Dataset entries

**src/rtl/mdu_pkg.sv**
```systemverilog
// Shared definitions for the multiply/divide unit: operation codes, FSM
// state encoding, iteration count and a magnitude helper.
package mdu_pkg;

  localparam int ITER_N = 32;
  localparam int ITER_W = $clog2(ITER_N);

  typedef enum logic [2:0] {
    OP_MULT  = 3'd0,
    OP_MULTU = 3'd1,
    OP_DIV   = 3'd2,
    OP_DIVU  = 3'd3,
    OP_MTHI  = 3'd4,
    OP_MTLO  = 3'd5
  } mdu_op_e;

  typedef enum logic [1:0] {
    ST_IDLE = 2'd0,
    ST_CALC = 2'd1,
    ST_FIX  = 2'd2
  } mdu_state_e;

  function automatic logic [31:0] abs32(input logic [31:0] v, input logic signed_op);
    return (signed_op && v[31]) ? -v : v;
  endfunction

endpackage

```
**src/rtl/mdu_if.sv**
```systemverilog
// Issue/result bundle between the EX stage and the multiply/divide unit.
interface mdu_if;
  import mdu_pkg::*;

  // start is a one-cycle issue strobe with no ready: it is honoured only in
  // IDLE without flush, and the stall unit holds off issue while isbusy=1.
  logic        start;
  mdu_op_e     op;
  logic [31:0] src_a;
  logic [31:0] src_b;
  logic        flush;
  logic        isbusy;
  logic        done;
  logic [31:0] hi;
  logic [31:0] lo;
  mdu_state_e  state;

  modport master (
    output start, op, src_a, src_b, flush,
    input  isbusy, done, hi, lo, state
  );

  modport slave (
    input  start, op, src_a, src_b, flush,
    output isbusy, done, hi, lo, state
  );

endinterface

```
**src/rtl/md_iter.sv**
```systemverilog
// One iteration of shift-add multiply or restoring shift-subtract divide on a
// 64-bit accumulator; the accumulator itself lives here.
module md_iter
  import mdu_pkg::*;
(
  input  logic        clk,
  input  logic        rst_n,
  input  logic        load,
  input  logic        step,
  input  logic        is_div,
  input  logic [63:0] load_val,
  input  logic [31:0] operand,
  output logic [63:0] acc
);

  logic [63:0] acc_q, acc_d;
  logic [32:0] mul_sum;
  logic [32:0] rem_sh;
  logic [33:0] diff;
  logic [63:0] step_val;

  always_comb begin
    mul_sum = {1'b0, acc_q[63:32]} + (acc_q[0] ? {1'b0, operand} : 33'd0);
    // The shifted partial remainder needs 33 bits before the trial subtract.
    rem_sh  = acc_q[63:31];
    diff    = {1'b0, rem_sh} - {2'b00, operand};
    if (is_div) begin
      step_val = diff[33] ? {rem_sh[31:0], acc_q[30:0], 1'b0}
                          : {diff[31:0],   acc_q[30:0], 1'b1};
    end else begin
      step_val = {mul_sum, acc_q[31:1]};
    end

    acc_d = acc_q;
    if (load)      acc_d = load_val;
    else if (step) acc_d = step_val;
  end

  always_ff @(posedge clk or negedge rst_n) begin
    if (!rst_n) acc_q <= '0;
    else        acc_q <= acc_d;
  end

  assign acc = acc_q;

endmodule

```
**src/rtl/mdu_ctrl.sv**
```systemverilog
// Multiply/divide controller: issue FSM, iteration counter, sign correction
// and the architectural HI/LO registers.
module mdu_ctrl
  import mdu_pkg::*;
(
  input logic  clk,
  input logic  rst_n,
  mdu_if.slave bus
);

  mdu_state_e        state_q, state_d;
  logic [ITER_W-1:0] iter_q, iter_d;
  logic [31:0]       opnd_q, opnd_d;
  logic [31:0]       a_raw_q, a_raw_d;
  logic              neg_q, neg_d;
  logic              neg_r_q, neg_r_d;
  logic              div_q, div_d;
  logic              dvz_q, dvz_d;
  logic              isbusy_q, isbusy_d;
  logic [31:0]       hi_q, hi_d;
  logic [31:0]       lo_q, lo_d;

  logic        done;
  logic        acc_load, acc_step;
  logic [63:0] acc_load_val;
  logic [63:0] acc;
  logic        sgn, is_md, is_dv;
  logic [31:0] a_abs, b_abs;
  logic [63:0] prod;
  logic [31:0] quo, rem;

  md_iter u_iter (
    .clk      (clk),
    .rst_n    (rst_n),
    .load     (acc_load),
    .step     (acc_step),
    .is_div   (div_q),
    .load_val (acc_load_val),
    .operand  (opnd_q),
    .acc      (acc)
  );

  always_comb begin
    state_d      = state_q;
    iter_d       = iter_q;
    opnd_d       = opnd_q;
    a_raw_d      = a_raw_q;
    neg_d        = neg_q;
    neg_r_d      = neg_r_q;
    div_d        = div_q;
    dvz_d        = dvz_q;
    isbusy_d     = isbusy_q;
    hi_d         = hi_q;
    lo_d         = lo_q;
    done         = 1'b0;
    acc_load     = 1'b0;
    acc_step     = 1'b0;
    acc_load_val = '0;

    sgn   = (bus.op == OP_MULT) || (bus.op == OP_DIV);
    is_dv = (bus.op == OP_DIV)  || (bus.op == OP_DIVU);
    is_md = is_dv || (bus.op == OP_MULT) || (bus.op == OP_MULTU);
    a_abs = abs32(bus.src_a, sgn);
    b_abs = abs32(bus.src_b, sgn);

    prod = neg_q   ? -acc         : acc;
    quo  = neg_q   ? -acc[31:0]   : acc[31:0];
    rem  = neg_r_q ? -acc[63:32]  : acc[63:32];

    unique case (state_q)
      ST_IDLE: begin
        if (bus.start && !bus.flush) begin
          if (is_md) begin
            state_d      = ST_CALC;
            iter_d       = '0;
            isbusy_d     = 1'b1;
            div_d        = is_dv;
            neg_d        = sgn && (bus.src_a[31] ^ bus.src_b[31]);
            neg_r_d      = sgn && bus.src_a[31];
            dvz_d        = is_dv && (bus.src_b == 32'd0);
            a_raw_d      = bus.src_a;
            opnd_d       = is_dv ? b_abs : a_abs;
            acc_load     = 1'b1;
            acc_load_val = is_dv ? {32'd0, a_abs} : {32'd0, b_abs};
          end else if (bus.op == OP_MTHI) begin
            hi_d = bus.src_a;
          end else if (bus.op == OP_MTLO) begin
            lo_d = bus.src_a;
          end
        end
      end
      ST_CALC: begin
        acc_step = 1'b1;
        if (iter_q == ITER_W'(ITER_N - 1)) state_d = ST_FIX;
        else                               iter_d  = iter_q + 1'b1;
      end
      ST_FIX: begin
        done     = 1'b1;
        state_d  = ST_IDLE;
        isbusy_d = 1'b0;
        iter_d   = '0;
        if (!div_q) begin
          hi_d = prod[63:32];
          lo_d = prod[31:0];
        end else if (dvz_q) begin
          hi_d = a_raw_q;
          lo_d = 32'hFFFF_FFFF;
        end else begin
          hi_d = rem;
          lo_d = quo;
        end
      end
      default: state_d = ST_IDLE;
    endcase

    // Flush kills everything in flight, including the HI/LO write in FIX.
    if (bus.flush) begin
      state_d  = ST_IDLE;
      isbusy_d = 1'b0;
      iter_d   = '0;
      done     = 1'b0;
      hi_d     = hi_q;
      lo_d     = lo_q;
      acc_load = 1'b0;
      acc_step = 1'b0;
    end
  end

  always_ff @(posedge clk or negedge rst_n) begin
    if (!rst_n) begin
      state_q  <= ST_IDLE;
      iter_q   <= '0;
      opnd_q   <= '0;
      a_raw_q  <= '0;
      neg_q    <= 1'b0;
      neg_r_q  <= 1'b0;
      div_q    <= 1'b0;
      dvz_q    <= 1'b0;
      isbusy_q <= 1'b0;
      hi_q     <= '0;
      lo_q     <= '0;
    end else begin
      state_q  <= state_d;
      iter_q   <= iter_d;
      opnd_q   <= opnd_d;
      a_raw_q  <= a_raw_d;
      neg_q    <= neg_d;
      neg_r_q  <= neg_r_d;
      div_q    <= div_d;
      dvz_q    <= dvz_d;
      isbusy_q <= isbusy_d;
      hi_q     <= hi_d;
      lo_q     <= lo_d;
    end
  end

  assign bus.isbusy = isbusy_q;
  assign bus.done   = done;
  assign bus.hi     = hi_q;
  assign bus.lo     = lo_q;
  assign bus.state  = state_q;

endmodule

```
**src/flat_wrapper.sv**
```systemverilog
// flat-port wrapper written by rule: the top's interface ports become plain ports
module mdu_ctrl_flat import mdu_pkg::*;
  (clk, rst_n, bus_start, bus_op, bus_src_a, bus_src_b, bus_flush, bus_isbusy, bus_done, bus_hi, bus_lo, bus_state);
  mdu_if bus_i ();
  input logic clk;
  input logic rst_n;
  input wire logic [$bits(bus_i.start)-1:0] bus_start;
  input wire logic [$bits(bus_i.op)-1:0] bus_op;
  input wire logic [$bits(bus_i.src_a)-1:0] bus_src_a;
  input wire logic [$bits(bus_i.src_b)-1:0] bus_src_b;
  input wire logic [$bits(bus_i.flush)-1:0] bus_flush;
  output wire logic [$bits(bus_i.isbusy)-1:0] bus_isbusy;
  output wire logic [$bits(bus_i.done)-1:0] bus_done;
  output wire logic [$bits(bus_i.hi)-1:0] bus_hi;
  output wire logic [$bits(bus_i.lo)-1:0] bus_lo;
  output wire logic [$bits(bus_i.state)-1:0] bus_state;
  assign bus_i.start = bus_start;
  assign bus_i.op = bus_op;
  assign bus_i.src_a = bus_src_a;
  assign bus_i.src_b = bus_src_b;
  assign bus_i.flush = bus_flush;
  assign bus_isbusy = bus_i.isbusy;
  assign bus_done = bus_i.done;
  assign bus_hi = bus_i.hi;
  assign bus_lo = bus_i.lo;
  assign bus_state = bus_i.state;
  mdu_ctrl u_core (.clk(clk), .rst_n(rst_n), .bus(bus_i));
endmodule
```
**config.mk**
```make
export PLATFORM = sky130hd
export DESIGN_NAME = mdu_ctrl_flat
export DESIGN_NICKNAME = d
export VERILOG_FILES = /design/src/rtl/mdu_pkg.sv /design/src/rtl/mdu_if.sv /design/src/rtl/md_iter.sv /design/src/rtl/mdu_ctrl.sv /design/src/flat_wrapper.sv
export SDC_FILE = /design/constraint.sdc
export NUM_CORES = 1
export LEC_CHECK = 0
export CORE_MARGIN = 3
export CORE_UTILIZATION = 45
export DETAILED_ROUTE_END_ITERATION = 7
export HOLD_SLACK_MARGIN = 0.05
export SLEW_MARGIN = 10
export SYNTH_ARGS = -nofsm -noshare
export SYNTH_HDL_FRONTEND = slang
export SYNTH_HIERARCHICAL = 1
export SYNTH_SLANG_ARGS = --single-unit
export TNS_END_PERCENT = 10
```
**constraint.sdc**
```tcl
create_clock -name clk -period 4.6 [get_ports clk]
set_input_delay 0.69 -clock clk [delete_from_list [all_inputs] [get_ports clk]]
set_output_delay 0.69 -clock clk [all_outputs]
set_load 0.03 [all_outputs]
```
==> results.md <==
* Outcome: finished, violations left
* Failing checks: design-rule violations
* Max cap viols at 0
* Top post-synthesis cells by area: dfrtp_1 (28%), nand2_1 (6.1%), a21oi_1 (5.1%)
* CTS HTree Levels at 1
* Worst-path clk slew at 0.06 ns
* Core area at 39910 µm²
* Worst vdd ir at 0.0002898 V
* Commonest cells in the netlist: nand2_1 (295), nor2_1 (216), dfrtp_1 (204)
* Via count at 19720
* Nets at 2655
* Primary FF master, synth: dfrtp_1
* Cell taking the most area after synthesis: dfrtp_1
* CTS tree: built
* GR Overflow Total at 0
* CP arrival at 4.36 ns
* Final ANT Viol Nets at 0
* Setup fix buffers added after clock tree synthesis at 0
* Final core utilization at 53.54%
* R2R setup slack at 0.69 ns
* Die Y at 207.6 µm
* Yosys top cell area share at 27.91%
* Overall die width at 207.6 µm
* Total GRT Usage at 34.91%
* Most frequent cell after synthesis: nand2_1
* CP max FO at 9
* WL final at 78.67 mm
* Combinational Power Share at 57.7%
* Sw Pwr at 5.512 mW
* Count of state elements after synthesis at 204
* Largest net degree at the start of global routing at 87
* Cells after DPL at 3009
* Crit. End Element: flip-flop
* Final Cell Area at 21370 µm²
* Antenna violations before repair at 4
* Worst Path Required at 5.05 ns
* FF-to-FF path depth at 14
* Row count at 73
* 1st-pass router iterations at 8
* Fin cells at 3058
* Wire per inst at 25.73 µm
* I/O pin total at 139
* Clk Latency, worst-skew pair at 0.57 ns
* Initial Util at 45.82%
* Slew headroom at 29.88%
* HPWL after detailed placement at 59.18 mm
* Hold buffer count at CTS at 0
* FF-to-FF Start: u_core/u_iter/acc[32]
* CTS Root Cell: clkbuf_16
* Inserted Clock Buffers at 26
* Area growth from synthesis to layout at 16.84%
* Syn_area_per_cell at 7.675 µm²
* Fin. max-slew vios at 0
* Yosys cell types at 102
* Synth Instances at 2383
* Die area at 43100 µm²
* Final setup violation count at 0
* Share of post-route cells with drive strength above 1 at 8.297%
* Sequential share of the synthesized area at 27.91%
* Crit-path cells: buf_4 -> ha_1 -> fa_1 -> a211oi_2 -> o211a_1 -> o21bai_1 -> a31oi_2 -> o21ai_1 -> a31oi_1 -> or3_1 -> a31oi_1 -> a2111oi_0 -> buf_4 -> nor2_1
* Switching share of power at 48.48%
* Slowest Stage Delay on Critical Path at 0.65 ns
* Via density at 6.448
* F_max at 256.0 MHz
* Residual DRC at 1
* Placed Area at 20530 µm²
* Least-Margin Pin Slew at 1.052 ns
* Pleak at 8.791 nW
* Post-cts sizing count at 0
* End of the worst register-to-register path: u_core/u_iter/acc[61]
* Slowest library cell on the worst path: a2111oi_0
* Pwr Density at 532.0 nW/µm²
* Clock Path Buffers at 3
* Final Skew at 0.01772 ns
* Clk sinks at 204
* Post-route clock period utilization at 84.92%
* Fin. Hold Viols at 0
* Placer congestion estimate at 0.9958
* Setup_tns at 0 ns
* Post-Syn Area at 18290 µm²
* Post-layout min period at 3.906 ns
* Crit path launch type: flip-flop
* Hold Slack at 0.1388 ns
* Crit Path Class: reg -> reg
* Hold Path Class: in -> async
* Pint at 5.857 mW
* Vias in the first global route at 18210
* Syn. warnings at 6
* First-pass GRT wire length at 116.8 mm
* Iter 0 DRT Violations at 2373
* Seq pwr share at 24.5%
* IO buf count at 138
* Fraction of registers with async set/reset at 100.0%
* Filler instances at 3892
* RSZ-0062 raised after global routing: no
* Post-synth EDFFs at 0
* Clock share of power at 17.9%
==> placed cells by master, fill, tap and decap left out, types with 10 or more instances in the layout <==
| master | instances |
|---|---|
| a211oi_1 | 31 |
| a21o_1 | 32 |
| a21oi_1 | 187 |
| a221oi_1 | 25 |
| a31oi_1 | 38 |
| and2_1 | 45 |
| and3_1 | 15 |
| buf_4 | 100 |
| clkbuf_16 | 26 |
| clkdlybuf4s50_1 | 136 |
| conb_1 | 32 |
| dfrtp_1 | 202 |
| ha_1 | 70 |
| inv_1 | 73 |
| mux2i_1 | 47 |
| nand2_1 | 294 |
| nand2b_1 | 27 |
| nand3_1 | 41 |
| nand4_1 | 27 |
| nor2_1 | 216 |
| nor3_1 | 58 |
| nor3b_1 | 10 |
| nor4_1 | 38 |
| o211ai_1 | 16 |
| o21a_1 | 16 |
| o21ai_0 | 183 |
| o21bai_1 | 11 |
| o221ai_1 | 22 |
| o22ai_1 | 33 |
| o31ai_1 | 36 |
| o41ai_1 | 18 |
| or2_2 | 10 |
| or3_1 | 29 |
| or4_1 | 21 |
| xnor2_1 | 100 |
| xor2_1 | 58 |
==> sequential cells by signal (all words and copies together), names as in the netlist <==
signal / count
u_core/neg_r_q: 1
u_core/bus.hi: 32
u_core/iter_q: 5
u_core/bus.lo: 32
u_core/bus.state: 2
u_core/bus.isbusy: 1
u_core/div_q: 1
u_core/a_raw_q: 32
u_core/u_iter/acc: 64
u_core/neg_q: 1
u_core/opnd_q: 32
u_core/dvz_q: 1
==> per-layer routing <==
layer	share of wire, %	GRT usage, %	vias to the layer above
met3	9.7	8.055	218
met2	44	53.44	1075
met1	42	47.62	9440
met4	5.0	14.54	0
met5	0	0	-
li1	-	-	8985
==> layout make-up <==
class / instances / area, µm² / area share (%)
tap: 525 / 656.9 / 3.074
timing repair buffer: 239 / 2151 / 10.07
inverter: 76 / 287.8 / 1.347
sequential: 204 / 5110 / 23.91
clock inverter: 13 / 118.9 / 0.5562
antenna: 2 / 5.005 / 0.02342
clock buffer: 34 / 710.7 / 3.326
multi-input combinational: 1965 / 12330 / 57.70
==> worst max-delay path by stage <==
stage,from,end,slack (ns),cells past startpoint
after floorplan,u_core/u_iter/acc[0],u_core/u_iter/acc[59],1.10,14
after global placement,bus_src_a[0],u_core/opnd_q[20],0.76,9
after detailed placement,u_core/u_iter/acc[32],u_core/u_iter/acc[61],0.70,14
after CTS,u_core/u_iter/acc[32],u_core/u_iter/acc[61],0.67,14
after global routing,u_core/u_iter/acc[32],u_core/u_iter/acc[61],0.50,14
final,u_core/u_iter/acc[32],u_core/u_iter/acc[61],0.69,14
==> worst max-delay path: cells and delay by family (launching register included) <==
kind	cells	cell delay, ns
AND/OR/NAND/NOR	2	0.18
flip-flops	1	0.38
adder cells (fa/ha/maj)	2	0.70
buffers and inverters	2	0.39
AO/OA/AOI/OAI	8	2.13
==> power by group through the flow <==
stage	sequential, mW	combinational [mW]	clock [mW]
2_1_floorplan	3.00	3.86	0
3_3_place_gp	2.79	6.38	0
3_5_place_dp	2.79	6.38	0
4_1_cts	2.77	6.42	2.07
5_1_grt	2.82	7.04	2.14
6_report	2.78	6.55	2.03
==> stage by stage <==
stage / total power [mW] / worst slack (ns)
global route: 12.00 / 0.5031
floorplan: 6.862 / 1.101
finish: 11.37 / 0.6936
CTS: 11.26 / 0.6714
global placement: 9.176 / 0.7633
detailed placement: 9.174 / 0.7046
==> cells by family after synthesis <==
logic type / count (synthesis) / share of synthesized area, %
flops: 204 / 27.91
compound gates: 765 / 27.62
other cells: 1 / 0.02050
simple gates: 884 / 23.35
fa+ha+maj: 72 / 5.008
mux: 54 / 3.003
xor+xnor: 158 / 7.566
buf+inv: 245 / 5.514
Power figures use the tool's default switching activity.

* **ABOUT THIS TASK**:
Check each line above for the string "master" and return those that contain it.

* **EXERCISE RESPONSE**:
  modport master (
* Primary FF master, synth: dfrtp_1
==> placed cells by master, fill, tap and decap left out, types with 10 or more instances in the layout <==
| master | instances |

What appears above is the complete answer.